Microsoft, the company people love or hate. Since I’m in the latter camp I was delighted to see that they lost on appeal and the $290 million judgment for violating a patent stands. Their reaction is typical of today’s worst corporate MAP, since “…new versions [of Word], with the computer code in question removed, would be ready for sale when the injunction begins Jan. 11.” They stole, but that’s OK because getting caught won’t interfere with business and apparently the money is no big deal. Still more intriguing is an article at CNN wondering if Steve Ballmer will be out in 2010, “Ballmer has shepherded Microsoft to vanishing mobile market share (now just 7.9 percent of the market), a hesitant tiptoe into software as a service, and a general sense of retreat in emerging markets.” (Be sure to check the two links at the end of the story.)
And then there is Facebook, which is one of the top two time-wasters since time began (the other is Twitter). Besides providing you with a whole new set of virus to worry about, it’s obsessive (in case you hadn’t noticed) and the best defense seems to be defriending.
Enough with the potatoes, you need meat to balance your last meal here. And for that kind of substance you can’t beat Harvard.
Specifically, you can’t beat Michael C. Jensen, the Jesse Isidor Straus Professor of Business Administration, Emeritus’ fascinating paper on integrity.
“Integrity in our model is honoring your word. As such integrity is a purely positive phenomenon. It has nothing to do with good vs. bad, right vs. wrong behavior.”
Therefore the worst villain has the same integrity as your favorite saint. Interesting premise, well worth reading.
Social media; stories about it are everywhere, but I find the most interesting are about what companies are doing and how its being used.

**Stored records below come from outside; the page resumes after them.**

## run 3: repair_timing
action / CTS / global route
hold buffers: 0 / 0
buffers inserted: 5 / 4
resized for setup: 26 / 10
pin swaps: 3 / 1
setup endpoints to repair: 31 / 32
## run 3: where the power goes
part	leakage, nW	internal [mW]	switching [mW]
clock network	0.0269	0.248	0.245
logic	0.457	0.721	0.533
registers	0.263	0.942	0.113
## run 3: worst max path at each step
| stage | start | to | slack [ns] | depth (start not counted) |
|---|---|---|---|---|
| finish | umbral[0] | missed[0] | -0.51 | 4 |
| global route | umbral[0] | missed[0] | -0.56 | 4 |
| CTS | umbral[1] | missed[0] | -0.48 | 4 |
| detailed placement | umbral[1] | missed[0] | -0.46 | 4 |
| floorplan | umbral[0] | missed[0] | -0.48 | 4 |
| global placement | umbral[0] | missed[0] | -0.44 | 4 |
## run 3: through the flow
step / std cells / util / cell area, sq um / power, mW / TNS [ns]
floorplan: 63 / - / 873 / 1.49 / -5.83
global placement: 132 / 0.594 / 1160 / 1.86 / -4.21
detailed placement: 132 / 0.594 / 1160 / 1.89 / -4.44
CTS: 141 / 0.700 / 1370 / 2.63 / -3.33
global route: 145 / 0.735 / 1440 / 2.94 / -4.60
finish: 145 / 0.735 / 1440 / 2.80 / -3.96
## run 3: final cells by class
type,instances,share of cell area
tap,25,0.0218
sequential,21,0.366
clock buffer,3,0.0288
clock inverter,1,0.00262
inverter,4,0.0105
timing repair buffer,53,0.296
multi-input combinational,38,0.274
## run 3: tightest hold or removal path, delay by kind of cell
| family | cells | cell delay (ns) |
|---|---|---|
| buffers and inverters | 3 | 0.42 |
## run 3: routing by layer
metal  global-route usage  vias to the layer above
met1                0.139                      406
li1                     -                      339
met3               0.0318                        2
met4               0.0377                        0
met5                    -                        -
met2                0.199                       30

Let’s start with Twitter. Everybody has heard of Twitter, even people who have no idea what it is talk about it—like my friend’s great-granny. But it’s their smarts in innovation that is most impressive—they outsource it.
Twitter’s smart enough, or lucky enough, to say, ‘Gee, let’s not try to compete with our users in designing this stuff, let’s outsource design to them.’ –Eric von Hippel, head of the innovation and entrepreneurship group at the Sloan School of Management at M.I.T.
If you run a business these days you’re probably using Facebook or thinking about it—I know I am. So I found this article in the NY Times of great interest, especially since it’s written for folks, not pros.
You need to be where your customers are and your prospective customers are, and with 300 million people on Facebook, and still growing, that’s increasingly where your audience is for a lot of products and services. –Clara Shih, author of “The Facebook Era” (Pearson Education, 2009).
Do you know the key ingredient that helps police nab the bad guys? Stupidity—theirs. It used to be that they flashed their loot around and bragged to their friends, not they flash their loot and brag on Facebook.
Maxi Sopo thought he had made an excellent decision when he ran away to Cancun to escape a Seattle fraud prosecution. He also thought it would be a great idea to add a former Justice Department official as a friend and gush about his exploits on Facebook.
I love it when stupid gets stupider.
Last is an item that falls in the smart or stupid category—you decide. It asks the question; at what point does a CEO’s Facebook sharing cross the boundary to TMI (too much information)?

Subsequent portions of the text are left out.